1. Field of the Invention
The present invention relates to an image processing apparatus that takes digital image data from outside the apparatus and processes and outputs the data, a control method, and a computer-readable medium storing a program.
2. Description of the Related Art
Image processing apparatuses that have become widely used in recent years, typical examples of which include copy machines and multifunction peripherals, have a high-resolution reading unit and a high-resolution recording unit in order to generate high quality images, and are capable of processing high resolution images. Accordingly, the amount of image data which must be processed by an image processing apparatus is becoming very large. Image processing apparatuses must store large amounts of image data, but it is difficult for them to do so because the amount of built-in memory they have is limited. In addition, even when an image processing apparatus attempts to perform high-speed processing, because the volume of data is large, a burden is imposed on the data bus of a circuit provided in the apparatus, which slows data transfer. Therefore, it is difficult to perform high-speed processing. In view of this, Japanese Patent Laid-Open No. 2008-42687 proposes a method for reducing the amount of data without lowering the image quality in cases of such a large amount of image data. According to the method disclosed in Japanese Patent Laid-Open No. 2008-42687, image data is divided into blocks, and classified into two groups based on the content of image data of each block, namely, a group of blocks that cause no problem even when the image quality is lowered and a group of blocks whose image quality must be maintained at high level. Then, the blocks that cause no problem even when the image quality is lowered are data-compressed using a compression factor or a compression scheme that provides a high compression rate but reduces image quality. In contrast, the blocks whose image quality needs to be maintained at high level are data-compressed using a compression factor or a compression scheme that provides a low compression rate but provides high image quality. That is, it has been proposed to reduce the size of image data while minimizing the lowering of image quality by changing the processing method for each type of block.

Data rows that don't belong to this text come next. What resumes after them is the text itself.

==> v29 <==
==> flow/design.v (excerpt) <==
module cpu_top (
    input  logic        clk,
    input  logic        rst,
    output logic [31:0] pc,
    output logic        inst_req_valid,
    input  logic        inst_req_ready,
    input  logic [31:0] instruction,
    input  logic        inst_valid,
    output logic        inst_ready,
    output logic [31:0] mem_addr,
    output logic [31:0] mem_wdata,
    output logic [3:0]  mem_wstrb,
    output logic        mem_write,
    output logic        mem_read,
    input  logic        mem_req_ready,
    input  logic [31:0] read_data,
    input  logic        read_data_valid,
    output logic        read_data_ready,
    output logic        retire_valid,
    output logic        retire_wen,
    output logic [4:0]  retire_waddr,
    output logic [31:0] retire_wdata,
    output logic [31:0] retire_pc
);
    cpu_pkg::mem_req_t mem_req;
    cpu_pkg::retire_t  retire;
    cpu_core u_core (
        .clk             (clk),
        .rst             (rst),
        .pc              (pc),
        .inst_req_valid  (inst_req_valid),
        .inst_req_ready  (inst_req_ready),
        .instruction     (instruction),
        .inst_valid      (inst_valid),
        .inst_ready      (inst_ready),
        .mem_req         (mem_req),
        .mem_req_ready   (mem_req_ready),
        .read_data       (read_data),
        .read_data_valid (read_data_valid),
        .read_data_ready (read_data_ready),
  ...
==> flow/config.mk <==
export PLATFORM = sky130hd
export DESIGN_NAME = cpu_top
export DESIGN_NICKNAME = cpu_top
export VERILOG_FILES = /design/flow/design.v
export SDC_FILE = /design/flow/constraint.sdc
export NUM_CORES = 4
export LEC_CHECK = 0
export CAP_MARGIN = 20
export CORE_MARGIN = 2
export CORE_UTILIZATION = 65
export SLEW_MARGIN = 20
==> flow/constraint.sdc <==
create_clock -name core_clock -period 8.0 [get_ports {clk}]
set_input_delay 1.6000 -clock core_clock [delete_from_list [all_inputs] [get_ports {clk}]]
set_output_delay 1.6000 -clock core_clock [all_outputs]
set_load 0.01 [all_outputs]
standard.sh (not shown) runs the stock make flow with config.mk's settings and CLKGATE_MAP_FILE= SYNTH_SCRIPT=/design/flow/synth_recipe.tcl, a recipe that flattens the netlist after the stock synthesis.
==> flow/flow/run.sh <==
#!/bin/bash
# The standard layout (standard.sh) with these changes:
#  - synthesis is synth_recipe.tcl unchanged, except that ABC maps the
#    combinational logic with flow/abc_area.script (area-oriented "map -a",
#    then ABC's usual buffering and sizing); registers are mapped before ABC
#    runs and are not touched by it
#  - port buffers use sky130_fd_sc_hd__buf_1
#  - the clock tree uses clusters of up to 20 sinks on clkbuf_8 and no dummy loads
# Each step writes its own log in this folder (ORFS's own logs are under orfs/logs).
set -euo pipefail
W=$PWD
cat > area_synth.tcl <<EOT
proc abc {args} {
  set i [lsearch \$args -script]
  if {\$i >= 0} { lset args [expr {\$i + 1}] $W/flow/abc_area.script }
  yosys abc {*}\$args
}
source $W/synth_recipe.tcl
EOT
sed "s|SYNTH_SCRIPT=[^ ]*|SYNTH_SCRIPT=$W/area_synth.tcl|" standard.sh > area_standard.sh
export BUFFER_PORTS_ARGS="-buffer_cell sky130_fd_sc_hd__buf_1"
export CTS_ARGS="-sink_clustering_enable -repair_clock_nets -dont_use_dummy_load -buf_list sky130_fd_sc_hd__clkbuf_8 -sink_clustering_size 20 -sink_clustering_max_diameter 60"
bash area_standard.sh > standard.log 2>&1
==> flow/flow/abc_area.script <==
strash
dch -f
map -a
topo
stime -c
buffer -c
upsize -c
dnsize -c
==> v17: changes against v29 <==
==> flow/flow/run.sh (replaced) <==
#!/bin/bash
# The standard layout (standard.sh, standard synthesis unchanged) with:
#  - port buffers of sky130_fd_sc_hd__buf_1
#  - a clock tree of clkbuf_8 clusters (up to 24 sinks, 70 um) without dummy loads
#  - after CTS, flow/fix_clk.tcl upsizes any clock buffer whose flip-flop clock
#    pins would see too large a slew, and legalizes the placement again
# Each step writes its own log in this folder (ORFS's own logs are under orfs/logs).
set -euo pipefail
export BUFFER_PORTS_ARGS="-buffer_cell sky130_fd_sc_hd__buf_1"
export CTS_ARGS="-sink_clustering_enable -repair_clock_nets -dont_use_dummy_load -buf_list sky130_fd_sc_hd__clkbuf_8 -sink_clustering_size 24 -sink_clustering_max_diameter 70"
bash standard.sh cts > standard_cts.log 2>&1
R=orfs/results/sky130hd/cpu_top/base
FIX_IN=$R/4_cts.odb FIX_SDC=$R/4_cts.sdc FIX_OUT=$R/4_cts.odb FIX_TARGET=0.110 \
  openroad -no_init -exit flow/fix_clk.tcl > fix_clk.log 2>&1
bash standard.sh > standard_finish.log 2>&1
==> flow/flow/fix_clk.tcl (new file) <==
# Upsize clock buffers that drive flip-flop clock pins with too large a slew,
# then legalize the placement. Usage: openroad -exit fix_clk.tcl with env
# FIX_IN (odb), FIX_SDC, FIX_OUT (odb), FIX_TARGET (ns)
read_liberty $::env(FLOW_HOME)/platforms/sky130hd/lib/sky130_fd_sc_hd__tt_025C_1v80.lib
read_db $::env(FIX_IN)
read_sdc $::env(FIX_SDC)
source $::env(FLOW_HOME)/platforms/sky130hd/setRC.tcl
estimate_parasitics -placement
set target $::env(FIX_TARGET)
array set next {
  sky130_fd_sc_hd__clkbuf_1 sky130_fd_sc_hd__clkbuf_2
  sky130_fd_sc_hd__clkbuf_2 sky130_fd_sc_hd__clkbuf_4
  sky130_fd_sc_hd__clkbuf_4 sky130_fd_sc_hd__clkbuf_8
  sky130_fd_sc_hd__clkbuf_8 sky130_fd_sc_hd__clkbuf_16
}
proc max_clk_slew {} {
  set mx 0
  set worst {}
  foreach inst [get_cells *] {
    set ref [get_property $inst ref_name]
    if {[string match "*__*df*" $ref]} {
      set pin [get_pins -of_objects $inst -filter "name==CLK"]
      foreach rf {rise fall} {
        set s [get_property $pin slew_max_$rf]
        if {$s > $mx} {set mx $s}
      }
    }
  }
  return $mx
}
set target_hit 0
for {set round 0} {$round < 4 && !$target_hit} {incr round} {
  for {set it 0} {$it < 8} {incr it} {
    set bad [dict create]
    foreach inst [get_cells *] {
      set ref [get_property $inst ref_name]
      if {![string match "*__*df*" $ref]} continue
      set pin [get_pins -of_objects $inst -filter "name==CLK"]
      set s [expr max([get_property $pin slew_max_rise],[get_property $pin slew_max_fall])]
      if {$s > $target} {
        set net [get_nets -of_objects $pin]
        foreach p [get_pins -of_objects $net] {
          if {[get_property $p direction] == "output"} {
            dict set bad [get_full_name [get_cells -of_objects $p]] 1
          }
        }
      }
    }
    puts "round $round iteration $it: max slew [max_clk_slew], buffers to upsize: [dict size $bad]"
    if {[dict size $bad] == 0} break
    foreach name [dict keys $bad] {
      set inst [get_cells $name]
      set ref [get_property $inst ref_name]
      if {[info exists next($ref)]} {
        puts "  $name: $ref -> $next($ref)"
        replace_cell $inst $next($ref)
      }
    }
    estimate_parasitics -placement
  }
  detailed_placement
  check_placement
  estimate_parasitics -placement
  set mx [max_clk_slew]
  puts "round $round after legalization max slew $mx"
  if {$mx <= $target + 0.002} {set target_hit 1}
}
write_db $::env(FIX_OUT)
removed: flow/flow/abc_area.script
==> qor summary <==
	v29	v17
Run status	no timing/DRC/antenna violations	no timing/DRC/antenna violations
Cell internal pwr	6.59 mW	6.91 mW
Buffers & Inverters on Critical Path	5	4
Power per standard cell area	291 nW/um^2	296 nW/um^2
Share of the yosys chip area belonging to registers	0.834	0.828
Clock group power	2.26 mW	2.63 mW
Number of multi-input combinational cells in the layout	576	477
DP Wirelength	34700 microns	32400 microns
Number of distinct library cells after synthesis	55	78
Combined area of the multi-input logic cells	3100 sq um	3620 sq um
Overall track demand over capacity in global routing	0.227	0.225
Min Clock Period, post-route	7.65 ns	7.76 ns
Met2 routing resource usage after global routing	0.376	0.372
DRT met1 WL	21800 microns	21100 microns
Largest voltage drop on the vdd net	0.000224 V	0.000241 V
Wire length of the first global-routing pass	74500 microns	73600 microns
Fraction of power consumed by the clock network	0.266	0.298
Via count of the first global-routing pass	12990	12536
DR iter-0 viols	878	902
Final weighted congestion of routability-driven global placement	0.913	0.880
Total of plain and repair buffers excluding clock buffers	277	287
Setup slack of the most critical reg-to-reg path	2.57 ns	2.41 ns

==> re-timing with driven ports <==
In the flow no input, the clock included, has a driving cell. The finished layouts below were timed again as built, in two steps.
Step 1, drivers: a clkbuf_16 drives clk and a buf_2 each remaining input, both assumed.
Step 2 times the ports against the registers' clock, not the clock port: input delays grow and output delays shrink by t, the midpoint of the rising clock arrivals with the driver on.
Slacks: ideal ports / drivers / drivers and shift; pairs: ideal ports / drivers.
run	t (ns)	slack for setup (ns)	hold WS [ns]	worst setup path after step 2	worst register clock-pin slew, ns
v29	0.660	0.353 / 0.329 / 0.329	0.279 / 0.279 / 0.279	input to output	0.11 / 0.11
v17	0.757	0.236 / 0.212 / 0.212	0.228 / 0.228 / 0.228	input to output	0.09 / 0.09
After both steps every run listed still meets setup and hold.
This design comes from an exercise in tuning for small area on the open sky130 flow, not from production work. Function was checked by simulation only, so behaviour that the tests miss may differ from the original.

## run A
==> flow/design.v (excerpt) <==
module game_core #(
    parameter int NUM_METEORS   = 5,
    parameter int FIRE_COOLDOWN = 30,
    parameter int INVINC_FRAMES = 60
) (
    input  logic                      clk,
    input  logic                      reset_n,
    input  logic                      frame_tick,
    input  logic                      btn_up,
    input  logic                      btn_down,
    input  logic                      btn_left,
    input  logic                      btn_right,
    input  logic                      btn_fire,
    input  logic                      btn_restart,
    input  logic [23*NUM_METEORS-1:0] meteors,
    output logic [9:0]                ship_x,
    output logic [9:0]                ship_y,
    output logic [1:0]                ship_facing,
    output logic [9:0]                bullet_x,
    output logic [9:0]                bullet_y,
    output logic                      bullet_active,
    output logic [NUM_METEORS-1:0]    meteor_alive,
    output logic [15:0]               score,
    output logic [2:0]                ship_hp,
    output logic                      game_over
);
Size in the first run: ~190 I/O pins.
export LEC_CHECK = 0
export CAP_MARGIN = 20
export CORE_MARGIN = 2
export CORE_UTILIZATION = 60
export CTS_BUF_LIST = sky130_fd_sc_hd__clkbuf_4 sky130_fd_sc_hd__clkbuf_8
export CTS_CLUSTER_SIZE = 30
export SLEW_MARGIN = 20
export SYNTH_HIERARCHICAL = 1
export SYNTH_MINIMUM_KEEP_SIZE = 0
create_clock -name core_clock -period 10.0 [get_ports {clk}]
standard.sh (not shown) runs the stock make flow with config.mk's settings and CLKGATE_MAP_FILE= SYNTH_SCRIPT=/design/flow/synth_recipe.tcl, a recipe that flattens the netlist after the stock synthesis.
==> flow/flow/run.sh <==
#!/bin/bash
# The standard layout (standard.sh, standard synthesis unchanged) with two changes:
# the port buffers use the smallest buffer cell, and after floorplanning every
# combinational cell starts at its smallest size (later repair steps upsize as needed).
export BUFFER_PORTS_ARGS="-buffer_cell sky130_fd_sc_hd__buf_1"
export POST_FLOORPLAN_TCL="$PWD/flow/downsize.tcl"
bash standard.sh > standard.log 2>&1
Other scripts of this flow, unchanged in this note and not shown: flow/flow/downsize.tcl
Run A went all the way through synthesis, placement and routing and the layout is clean on timing, DRC and antenna.
Modified inputs, run B compared to run A
==> flow/flow/run.sh <==
#!/bin/bash
# The standard layout (standard.sh, standard synthesis unchanged) with three changes:
# the port buffers use the smallest buffer cell; after floorplanning every
# combinational cell starts at its smallest size (later repair steps upsize as needed);
# the clock tree uses no dummy loads and larger sink clusters.
export BUFFER_PORTS_ARGS="-buffer_cell sky130_fd_sc_hd__buf_1"
export POST_FLOORPLAN_TCL="$PWD/flow/downsize.tcl"
export CTS_ARGS="-sink_clustering_enable -repair_clock_nets -dont_use_dummy_load -buf_list sky130_fd_sc_hd__clkbuf_8 -root_buf sky130_fd_sc_hd__clkbuf_8 -sink_clustering_size 40 -sink_clustering_max_diameter 300 -sink_clustering_levels 1"
bash standard.sh > standard.log 2>&1
- Per the comparison of run B with run A, via-per-instance ratio closely matched the old numbers; required time at the endpoint of the critical path went down; met2 track utilization from global routing moved up.
- Via count of the first global-routing pass: run A vs run B, no meaningful difference
The inputs of run C differ from those of run B as listed below.
Settings: CTS_BUF_LIST no longer set, was sky130_fd_sc_hd__clkbuf_4 sky130_fd_sc_hd__clkbuf_8; CTS_CLUSTER_SIZE no longer set, was 30; GPL_TIMING_DRIVEN now 0, previously not set.
diff --git a/flow/flow/run.sh b/flow/flow/run.sh
--- a/flow/flow/run.sh
+++ b/flow/flow/run.sh
@@ -8 +8 @@
-export CTS_ARGS="-sink_clustering_enable -repair_clock_nets -dont_use_dummy_load -buf_list sky130_fd_sc_hd__clkbuf_8 -root_buf sky130_fd_sc_hd__clkbuf_8 -sink_clustering_size 40 -sink_clustering_max_diameter 300 -sink_clustering_levels 1"
+export CTS_ARGS="-sink_clustering_enable -repair_clock_nets -dont_use_dummy_load -buf_list sky130_fd_sc_hd__clkbuf_8 -sink_clustering_size 30"
Findings:
- Run C has completed all stages; timing, DRC and antenna checks passed.
- Run B went all the way through the flow, and no timing, DRC or antenna check failed.
- Per the comparison of run C with run B, proportion of layout cells with a drive suffix above 1 shows a reduction of 0.37 points; fraction of area in multi-input gates fell by 0.84 points.
- In the reports for run B and run C, the larger number of buffers and inverters on the critical path belongs to run C.
- Run C ended up with more standard cells than run B.
- [compare] base=run B new=run C: average via count per standard cell lost 1.2%, worst-case clock skew picked up an extra 0.0082 ns.
- Run C vs. run B: via count picked up an extra 108; final instance area +160 sq um; global-route wire length before repair saw a decrease.

---

game_core, a different RTL version from the one above (not shown whole).
For scale: ~190 I/O pins, about 11000 um^2 of cells after synthesis.
export LEC_CHECK = 0
export CAP_MARGIN = 20
export CORE_MARGIN = 2
export CORE_UTILIZATION = 60
export CTS_BUF_LIST = sky130_fd_sc_hd__clkbuf_8
export CTS_CLUSTER_DIAMETER = 300
export CTS_CLUSTER_SIZE = 40
export SLEW_MARGIN = 20
export SYNTH_HIERARCHICAL = 1
export SYNTH_MINIMUM_KEEP_SIZE = 0
create_clock -name core_clock -period 10.0 [get_ports {clk}]
==> flow/flow/run.sh <==
#!/bin/bash
# The standard layout (standard.sh, standard synthesis unchanged) with three changes:
# the port buffers use the smallest buffer cell; after floorplanning every
# combinational cell starts at its smallest size (later repair steps upsize as needed);
# the clock tree uses larger sink clusters.
export BUFFER_PORTS_ARGS="-buffer_cell sky130_fd_sc_hd__buf_1"
export POST_FLOORPLAN_TCL="$PWD/flow/downsize.tcl"
bash standard.sh > standard.log 2>&1
Other scripts of this flow, unchanged in this note and not shown: flow/flow/downsize.tcl
Change:
==> flow/flow/run.sh (replaced) <==
#!/bin/bash
# The standard layout (standard.sh, standard synthesis unchanged) with three changes:
# the port buffers use the smallest buffer cell; after floorplanning every
# combinational cell starts at its smallest size (later repair steps upsize as needed);
# the clock tree uses no dummy loads and larger sink clusters.
export BUFFER_PORTS_ARGS="-buffer_cell sky130_fd_sc_hd__buf_1"
export POST_FLOORPLAN_TCL="$PWD/flow/downsize.tcl"
export CTS_ARGS="-sink_clustering_enable -repair_clock_nets -dont_use_dummy_load -root_buf sky130_fd_sc_hd__clkbuf_16 -buf_list sky130_fd_sc_hd__clkbuf_16 -sink_clustering_size 80 -sink_clustering_max_diameter 1000 -sink_clustering_levels 1"
bash standard.sh > standard.log 2>&1
--- a/flow/config.mk
+++ b/flow/config.mk
@@ -9,7 +9,6 @@
 export CORE_MARGIN = 2
 export CORE_UTILIZATION = 60
-export CTS_BUF_LIST = sky130_fd_sc_hd__clkbuf_8
-export CTS_CLUSTER_DIAMETER = 300
-export CTS_CLUSTER_SIZE = 40
+export CTS_BUF_LIST = sky130_fd_sc_hd__clkbuf_4 sky130_fd_sc_hd__clkbuf_8
+export CTS_CLUSTER_SIZE = 30
 export SLEW_MARGIN = 20
 export SYNTH_HIERARCHICAL = 1
After rerunning: The changed run went through all stages and came out clean. Fmax hardly moves. Critical path depth stays the same. Non-clock buffer count stays the same.
Change:
--- a/flow/flow/run.sh
+++ b/flow/flow/run.sh
@@ -6,4 +6,4 @@
 export BUFFER_PORTS_ARGS="-buffer_cell sky130_fd_sc_hd__buf_1"
 export POST_FLOORPLAN_TCL="$PWD/flow/downsize.tcl"
-export CTS_ARGS="-sink_clustering_enable -repair_clock_nets -dont_use_dummy_load -root_buf sky130_fd_sc_hd__clkbuf_16 -buf_list sky130_fd_sc_hd__clkbuf_16 -sink_clustering_size 80 -sink_clustering_max_diameter 1000 -sink_clustering_levels 1"
+export CTS_ARGS="-sink_clustering_enable -repair_clock_nets -dont_use_dummy_load -buf_list sky130_fd_sc_hd__clkbuf_8 -sink_clustering_size 30"
 bash standard.sh > standard.log 2>&1
=> Area after synthesis does not change. Hold slack is about the same. Critical path depth does not change.

-- what the ideal ports hide --
How much do the figures lean on ideal ports? The routed layouts below were timed once more, with nothing changed but the port constraints. Step 1 sets driving cells, clkbuf_16 on the clock port and buf_2 on the other inputs (assumed; they add their load-dependent delay and slew). Step 2, shift: input delay + t, output delay - t, t = (earliest + latest rising clock arrival at the registers) / 2. This alone moves slack from input paths to output paths. a / b / c = ideal / step 1 / step 2; a / b = the first two.
| run | t (ns) | setup WS [ns] | slew at the worst register clock pin (ns) |
|---|---|---|---|
| run A | 0.411 | 1.106 / 1.122 / 0.710 | 0.10 / 0.10 |
| run B | 0.396 | 0.997 / 1.016 / 0.620 | 0.10 / 0.10 |
| run C | 0.407 | 0.570 / 0.589 / 0.182 | 0.11 / 0.11 |
| the first run of note 2 | 0.383 | 1.314 / 1.329 / 0.946 | 0.09 / 0.09 |
| the second run of note 2 | 0.363 | 1.298 / 1.315 / 0.952 | 0.06 / 0.06 |
| the third run of note 2 | 0.374 | 1.292 / 1.305 / 0.931 | 0.08 / 0.08 |
After both steps setup and hold are still met in every run listed. The setup slack of run A, which loses most, moves by +0.016 ns with the drivers and by -0.396 ns with both steps.
From an optimization exercise on the open Yosys and OpenROAD flow, aimed at small area, a short achievable clock period and few clock cycles; shortcuts taken in it are not production practice. Function was checked by simulation only, so behaviour that the tests miss may differ from the original. No activity file was given, so power comes from the tool's default toggle rates.

## before
Design delimited_field_extract_check, start of the top module:
module delimited_field_extract_check (
    input  logic                               clk,
    input  logic                               rst_n,
    input  logic                               cfg_we,
    input  logic [dfec_pkg::CFG_INDEX_W-1:0]   cfg_index,
    input  logic [dfec_pkg::CFG_DATA_W-1:0]    cfg_wdata,
    input  logic                               data_valid,
    output logic                               data_ready,
    input  logic [7:0]                         data_data_byte,
    input  logic                               data_end_of_buffer,
    output logic                               result_valid,
    input  logic                               result_ready,
    output logic                               result_is_summary,
    output logic [7:0]                         result_field_char,
    output logic [7:0]                         result_field_length,
    output logic                               result_overflow,
    output logic                               result_number_valid,
    output logic                               result_in_range
);
Size in the first run: about 1300 cells after synthesis, ~230 flip-flops.
==> module dfec_parse, before the edit <==
module dfec_parse (
    input  logic              clk,
    input  logic              rst_n,
    input  logic [7:0]        sep,
    input  logic [7:0]        term,
    input  logic [15:0]       fsel,
    input  logic [7:0]        lm1,
    input  logic              dec,
    input  logic [31:0]       rmin,
    input  logic [31:0]       rmax,
    input  logic              zero_in,
    input  logic              en,
    input  logic              data_valid,
    input  logic [7:0]        data_data_byte,
    input  logic              data_end_of_buffer,
    output logic              push_char,
    output logic              push_sum,
    output logic [7:0]        push_byte,
    output logic [7:0]        sum_len,
    output logic              sum_ovf,
    output logic              sum_nv,
    output logic              sum_ir,
    output logic              nxt_char,
    output logic              nxt_sum
);
    logic        vld_r;
    logic [7:0]  byte_r;
    logic        eob_r;
    logic        fresh_r;
    logic        done_r;
    logic [15:0] seps_r;
    logic [7:0]  chars_r;
    logic        ok_r, point_r, neg_r, nul_r, sat_r;
    logic [31:0] mag_r;
    logic        s_char_r, s_sum_r;
    logic [7:0]  s_byte_r;
    logic        proc;
    logic        done_e;
    logic [15:0] seps_e;
    logic [7:0]  chars_e;
    logic        ok_e, point_e, neg_e, nul_e, sat_e;
    logic        is_sep, is_term, active, is_char, at_lim, pos0;
    logic        is_digit, live, dig_upd;
    logic [31:0] acc;
    logic        mag_big;
    logic        char_n, sum_n, restart;
    logic        done_n;
    logic [15:0] seps_n;
    logic [7:0]  chars_n;
    logic        ok_n, point_n, neg_n, nul_n, sat_n;
    logic [31:0] mag_n;
    always_ff @(posedge clk or negedge rst_n)
    begin
        if (!rst_n)
            vld_r <= 1'b0;
        else if (en)
            vld_r <= data_valid;
    end
    always_ff @(posedge clk)
    begin
        if (en)
        begin
            byte_r <= data_data_byte;
            eob_r  <= data_end_of_buffer;
        end
    end
    always_comb
    begin
        proc    = en && vld_r;
        done_e  = !fresh_r && done_r;
        seps_e  = fresh_r ? 16'd0 : seps_r;
        chars_e = fresh_r ? 8'd0 : chars_r;
        ok_e    = fresh_r || ok_r;
        point_e = !fresh_r && point_r;
        neg_e   = !fresh_r && neg_r;
        nul_e   = !fresh_r && nul_r;
        sat_e   = !fresh_r && sat_r;
        is_sep  = byte_r == sep;
        is_term = byte_r == term;
        active  = fresh_r ? (fsel == 16'd0) : (!done_r && seps_r == fsel);
        at_lim  = fresh_r ? (lm1 == 8'd0) : (chars_r >= lm1);
        pos0    = fresh_r || chars_r == 8'd0;
        is_char = !done_e && !is_sep && !is_term && active;
        char_n  = is_char;
        if (done_e)
            sum_n = 1'b0;
        else if (is_sep)
            sum_n = active || eob_r;
        else if (is_term)
            sum_n = 1'b1;
        else if (active)
            sum_n = at_lim || eob_r;
        else
            sum_n = eob_r;
        restart = (is_term && (done_e || !is_sep)) || eob_r;
        is_digit = byte_r >= 8'h30 && byte_r <= 8'h39;
        live     = is_char && ok_e && !nul_e;
        dig_upd  = live && is_digit && !point_e;
        acc      = (mag_r << 3) + (mag_r << 1) + {28'd0, byte_r[3:0]};
        mag_big  = (mag_r > dfec_pkg::MAG_TENTH)
                   || (mag_r == dfec_pkg::MAG_TENTH && byte_r[3:0] >= 4'd6);
        ok_n    = ok_e;
        point_n = point_e;
        neg_n   = neg_e;
        nul_n   = nul_e;
        sat_n   = sat_e;
        if (fresh_r)
            mag_n = dig_upd ? {28'd0, byte_r[3:0]} : 32'd0;
        else
            mag_n = dig_upd ? acc : mag_r;
        if (dig_upd && !fresh_r && mag_big)
            sat_n = 1'b1;
        if (live && !is_digit)
        begin
            if (byte_r == dfec_pkg::CHAR_PLUS || byte_r == dfec_pkg::CHAR_MINUS)
            begin
                if (!pos0)
                    ok_n = 1'b0;
                else
                    neg_n = byte_r == dfec_pkg::CHAR_MINUS;
            end
            else if (byte_r == dfec_pkg::CHAR_POINT)
            begin
                if (!dec || pos0 || point_e)
                    ok_n = 1'b0;
                else
                    point_n = 1'b1;
            end
            else if (byte_r == dfec_pkg::CHAR_NUL)
                nul_n = 1'b1;
            else
                ok_n = 1'b0;
        end
        seps_n  = seps_e;
        chars_n = chars_e;
        done_n  = done_e;
        if (!done_e)
        begin
            if (is_sep)
            begin
                if (seps_e != 16'hFFFF)
                    seps_n = seps_e + 16'd1;
                if (active)
                    done_n = 1'b1;
            end
            else if (is_char)
            begin
                chars_n = chars_e + 8'd1;
                if (at_lim)
                    done_n = 1'b1;
            end
        end
        nxt_char = en ? (vld_r && char_n) : s_char_r;
        nxt_sum  = en ? (vld_r && sum_n) : s_sum_r;
    end
    always_ff @(posedge clk or negedge rst_n)
    begin
        if (!rst_n)
            fresh_r <= 1'b1;
        else if (proc)
            fresh_r <= restart;
    end
    always_ff @(posedge clk)
    begin
        if (proc)
        begin
            done_r  <= done_n;
            seps_r  <= seps_n;
            chars_r <= chars_n;
            ok_r    <= ok_n;
            point_r <= point_n;
            neg_r   <= neg_n;
            nul_r   <= nul_n;
            sat_r   <= sat_n;
            mag_r   <= mag_n;
        end
    end
    always_ff @(posedge clk or negedge rst_n)
    begin
        if (!rst_n)
        begin
            s_char_r <= 1'b0;
            s_sum_r  <= 1'b0;
        end
        else
        begin
            s_char_r <= nxt_char;
            s_sum_r  <= nxt_sum;
        end
    end
    always_ff @(posedge clk)
    begin
        if (en)
            s_byte_r <= byte_r;
    end
    logic        ovf;
    logic [33:0] x;
    logic [34:0] d_lo, d_hi;
    logic        lo_ok, hi_ok;
    always_comb
    begin
        ovf = chars_r > lm1;
        x    = neg_r ? ~{2'b00, mag_r} : {2'b00, mag_r};
        d_lo = {x[33], x} + {{3{~rmin[31]}}, ~rmin} + {33'd0, neg_r, !neg_r};
        d_hi = {{3{rmax[31]}}, rmax} + {~x[33], ~x} + {34'd0, !neg_r};
        lo_ok = !d_lo[34];
        hi_ok = !d_hi[34];
        push_char = en && s_char_r;
        push_sum  = en && s_sum_r;
        push_byte = s_byte_r;
        sum_len   = ovf ? 8'd0 : chars_r;
        sum_ovf   = ovf;
        sum_nv    = ovf || ok_r;
        sum_ir    = ovf ? zero_in : (!dec && ok_r && !sat_r && lo_ok && hi_ok);
    end
endmodule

The above-described scheme in which image data is divided into blocks, the blocks are classified into high image quality blocks and low image quality blocks, and the compression method and compression rate factor are changed according to the type of blocks is very effective in data reduction. However, this scheme has the following problems. In the case where image processing that requires information regarding surrounding pixels of a pixel of interest, such as a dithering process or a filter process, is performed on a block, encoding compression data is used, and it is therefore necessary to perform a decompression process. For this reason, when image processing as described above is performed, it is necessary to perform the decompression process a number of times during the time between the input of image data and the storage of the data in a memory, and after image processing, a compression process needs to be performed again. Consequently, because compression and decompression are repeated, a long processing time is required, and thus it is not suitable for generating a high-speed data path. Conversely, it is also possible to conceive a scheme in which image data is not compressed during the time between the input of the image data to the storage of the image data in a memory, and data processing is performed on the raw image data. However, in this scheme, when an input image is data having a high quality and a high resolution, the data is streamed through a data bus between image processing modules, so a very heavy burden is imposed on the data bus. Accordingly, it is difficult even for this scheme to cope with a high-speed data path. This problem can be solved by, in the case of performing a compression process on each block, performing only a resolution reduction process without performing an encoding process. For example, a scheme can be used in which blocks are classified into two groups, namely, a group of blocks whose image quality can be lowered and a group of blocks whose image quality needs to be maintained at high level, and the blocks whose image quality can be lowered are subjected to a thinning out process in which image data is thinned out to half in the vertical and horizontal directions. Because only resolution is reduced, images that have undergone resolution reduction are raw image data, and it is therefore possible to perform image processing as described above such as a dithering process or a filter process.
However, this technique has a problem as well. The problem is that it is not possible to compress image data in which blocks having different resolutions are mixed by using a typical encoding scheme. The ordinary encoding scheme works when all the pixels of an image have the same weight. It is therefore not possible to simply perform image encoding when blocks/pixels having different resolutions are mixed in one image data piece as described above.